报告时间:2025年5月26日(周一)10:00 -11:30

报告地点:敏学楼406会议室

报告人简介:

Ruili Wang教授,博士生导师,新西兰工程院院士,毕业于华中科技大学(学士)、东北大学(硕士)、都柏林城市大学(博士),担任新西兰梅西大学数学与计算科学学院科研副院长。目前从事的研究包括人工智能、机器学习、机器视觉、语音处理和自然语言处理等多个方面。曾获得多个新西兰国家级重大和重点项目的资助。担任多个SCI期刊的编委,包括IEEE Transactions on Multimedia (TMM), IEEE Transactions on Emerging Topics in Computational Intelligence (TETCI), ACM Transactions on Multimedia Computing, Communications, and Applications (TOMM), Knowledge and Information Systems (Springer), Applied Soft Computing (Elsevier), Neurocomputing (Elsevier)

2A384

报告摘要:

在本次报告中,王教授将介绍他们团队在人工智能领域的研究进展,特别介绍他们在视频描述方向的最新研究成果, 以及如何申请国家留学基金委的博士奖学金。

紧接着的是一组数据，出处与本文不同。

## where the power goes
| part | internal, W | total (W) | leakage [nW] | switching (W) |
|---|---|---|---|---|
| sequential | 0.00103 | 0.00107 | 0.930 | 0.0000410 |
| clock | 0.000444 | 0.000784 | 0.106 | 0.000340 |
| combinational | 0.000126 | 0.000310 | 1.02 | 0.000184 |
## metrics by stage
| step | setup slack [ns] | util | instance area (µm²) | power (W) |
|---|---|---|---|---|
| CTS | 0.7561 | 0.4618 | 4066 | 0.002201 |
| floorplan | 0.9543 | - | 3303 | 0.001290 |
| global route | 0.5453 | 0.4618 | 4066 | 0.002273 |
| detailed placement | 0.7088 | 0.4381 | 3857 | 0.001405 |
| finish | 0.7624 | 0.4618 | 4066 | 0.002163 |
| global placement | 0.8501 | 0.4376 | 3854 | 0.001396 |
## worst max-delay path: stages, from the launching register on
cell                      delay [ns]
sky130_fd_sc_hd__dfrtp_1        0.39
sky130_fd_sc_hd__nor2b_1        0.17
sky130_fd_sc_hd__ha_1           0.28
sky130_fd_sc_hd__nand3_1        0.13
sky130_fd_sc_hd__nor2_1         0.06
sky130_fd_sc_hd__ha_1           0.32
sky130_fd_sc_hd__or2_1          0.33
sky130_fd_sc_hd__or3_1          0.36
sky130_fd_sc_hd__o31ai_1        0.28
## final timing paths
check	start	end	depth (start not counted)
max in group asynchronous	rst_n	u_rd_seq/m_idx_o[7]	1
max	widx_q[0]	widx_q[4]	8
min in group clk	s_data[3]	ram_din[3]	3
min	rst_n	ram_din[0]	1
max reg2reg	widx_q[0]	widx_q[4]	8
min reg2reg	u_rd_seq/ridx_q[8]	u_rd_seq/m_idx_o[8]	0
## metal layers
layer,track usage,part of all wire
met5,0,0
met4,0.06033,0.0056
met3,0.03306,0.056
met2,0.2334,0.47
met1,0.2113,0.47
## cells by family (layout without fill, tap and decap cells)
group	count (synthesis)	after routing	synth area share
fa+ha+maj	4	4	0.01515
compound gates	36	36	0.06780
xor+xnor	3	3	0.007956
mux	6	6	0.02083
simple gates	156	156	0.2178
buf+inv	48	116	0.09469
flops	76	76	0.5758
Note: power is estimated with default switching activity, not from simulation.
$ cat src/rtl/fetch_stage.sv
// Instruction-fetch front end: PC register, ROM address drive, and a small
// circular buffer of {instr, pc+4} entries handed to decode over valid/ready.
module fetch_stage #(
    parameter int          DEPTH    = 2,
    parameter logic [31:0] RESET_PC = 32'h0000_0000,
    parameter int          CNT_W    = 16
) (
    input  logic             clk,
    input  logic             rst,
    output logic [31:0]      imem_addr,
    input  logic [31:0]      imem_data,
    input  logic             redirect,
    input  logic [31:0]      redirect_pc,
    output logic             if_valid,
    input  logic             if_ready,
    output logic [31:0]      if_instr,
    output logic [31:0]      if_pc_plus4,
    output logic [CNT_W-1:0] fetch_count
);
    localparam int PW = $clog2(DEPTH);
    localparam logic [PW:0] FULL = (PW + 1)'(DEPTH);

    logic [31:0]   pc;
    logic [31:0]   pc_next4;
    logic [63:0]   mem [DEPTH];
    logic [PW-1:0] rd_ptr;
    logic [PW-1:0] wr_ptr;
    logic [PW:0]   count;
    logic          pop;
    logic          push;
    logic          unused_low_bits;

    // Handshake: a transfer happens on any rising edge where if_valid and
    // if_ready are both 1; while if_valid=1 and if_ready=0 the head is held
    // unchanged, and if_ready is ignored when if_valid=0 or redirect=1.
    assign pc_next4  = pc + 32'd4;
    assign imem_addr = pc;
    assign if_valid  = (count != '0);
    assign pop       = if_valid & if_ready;
    assign push      = ~redirect & ((count < FULL) | pop);

    assign if_instr    = if_valid ? mem[rd_ptr][63:32] : 32'h0;
    assign if_pc_plus4 = if_valid ? mem[rd_ptr][31:0]  : 32'h0;

    assign unused_low_bits = ^redirect_pc[1:0];

    always_ff @(posedge clk or posedge rst) begin
        if (rst) begin
            pc          <= {RESET_PC[31:2], 2'b00};
            rd_ptr      <= '0;
            wr_ptr      <= '0;
            count       <= '0;
            fetch_count <= '0;
        end else if (redirect) begin
            // Flush wins over any same-cycle pop or push.
            pc     <= {redirect_pc[31:2], 2'b00};
            rd_ptr <= '0;
            wr_ptr <= '0;
            count  <= '0;
        end else begin
            if (pop) begin
                rd_ptr <= rd_ptr + 1'b1;
            end
            if (push) begin
                wr_ptr <= wr_ptr + 1'b1;
                pc     <= pc_next4;
                if (fetch_count != '1) begin
                    fetch_count <= fetch_count + 1'b1;
                end
            end
            case ({push, pop})
                2'b10:   count <= count + 1'b1;
                2'b01:   count <= count - 1'b1;
                default: count <= count;
            endcase
        end
    end

    // Entry storage needs no reset; count gates every read of it.
    always_ff @(posedge clk) begin
        if (push) begin
            mem[wr_ptr] <= {imem_data, pc_next4};
        end
    end
endmodule
==> config.mk <==
export PLATFORM = sky130hd
export DESIGN_NAME = x86_length_decoder
export DESIGN_NICKNAME = d
export VERILOG_FILES = /design/src/rtl/x86_length_decoder.sv
export SDC_FILE = /design/constraint.sdc
export NUM_CORES = 1
export LEC_CHECK = 0
export BUFFER_PORTS_ARGS = -buffer_cell sky130_fd_sc_hd__clkbuf_2
export CAP_MARGIN = 15
export CORE_UTILIZATION = 39
export CTS_CLUSTER_DIAMETER = 30
export DETAILED_ROUTE_END_ITERATION = 16
export GPL_TIMING_DRIVEN = 0
export HOLD_SLACK_MARGIN = 0.1
export PLACE_DENSITY = 0.69
export SETUP_SLACK_MARGIN = 0.05
export SLEW_MARGIN = 40
export SYNTH_ARGS = -nofsm -noshare
export SYNTH_HDL_FRONTEND = slang
export SYNTH_SLANG_ARGS = --single-unit
==> constraint.sdc <==
create_clock -name clk -period 22.1 [get_ports clk]
set_clock_uncertainty 0.05 [all_clocks]
set_input_delay 2.21 -clock clk [delete_from_list [all_inputs] [get_ports clk]]
set_output_delay 2.21 -clock clk [all_outputs]
set_load 0.03 [all_outputs]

Knowledge Enhancement and Disentanglement Learning for Video Captioning

Video captioning, bridging computer vision and natural language, is crucial for various knowledge-based systems in the age of video streaming. Recent video captioning approaches have shown promise by integrating additional text-related knowledge to enhance understanding of video content and generate more informative captions. However, methods relying heavily on knowledge graphs face several limitations, including (i) a restricted capacity to reason complex relations among object words due to static logic rules, (ii) a lack of context awareness for spatio-temporal relation analysis in videos, and (iii) the complexity of manually constructing a knowledge graph. These limitations lead to insufficient semantic information and obstruct effective alignment between visual and textual modalities. To tackle these issues, we propose a novel knowledge enhancement and disentanglement learning method for video captioning. Our approach introduces a comprehensive and adaptable knowledge source to enhance text-related knowledge, thus directly improving caption generation. Specifically, we leverage a large language model to infer enriched semantic relations between object words and speech transcripts within video frames. By integrating visual, auditory, and textual information into universal tokens with task-specific prompts, our approach enhances semantic understanding and captures more diverse relations. Furthermore, we propose a novel modality-shared disentanglement learning strategy to better align modalities, enabling a more precise link of visual cues to their corresponding textual descriptions. Specifically, we disentangle two modalities into shared and specific features, leveraging shared features to ensure alignment while mitigating uncorrelated information. Extensive experiments demonstrate that our proposed method outperforms existing methods in both quantitative and qualitative results.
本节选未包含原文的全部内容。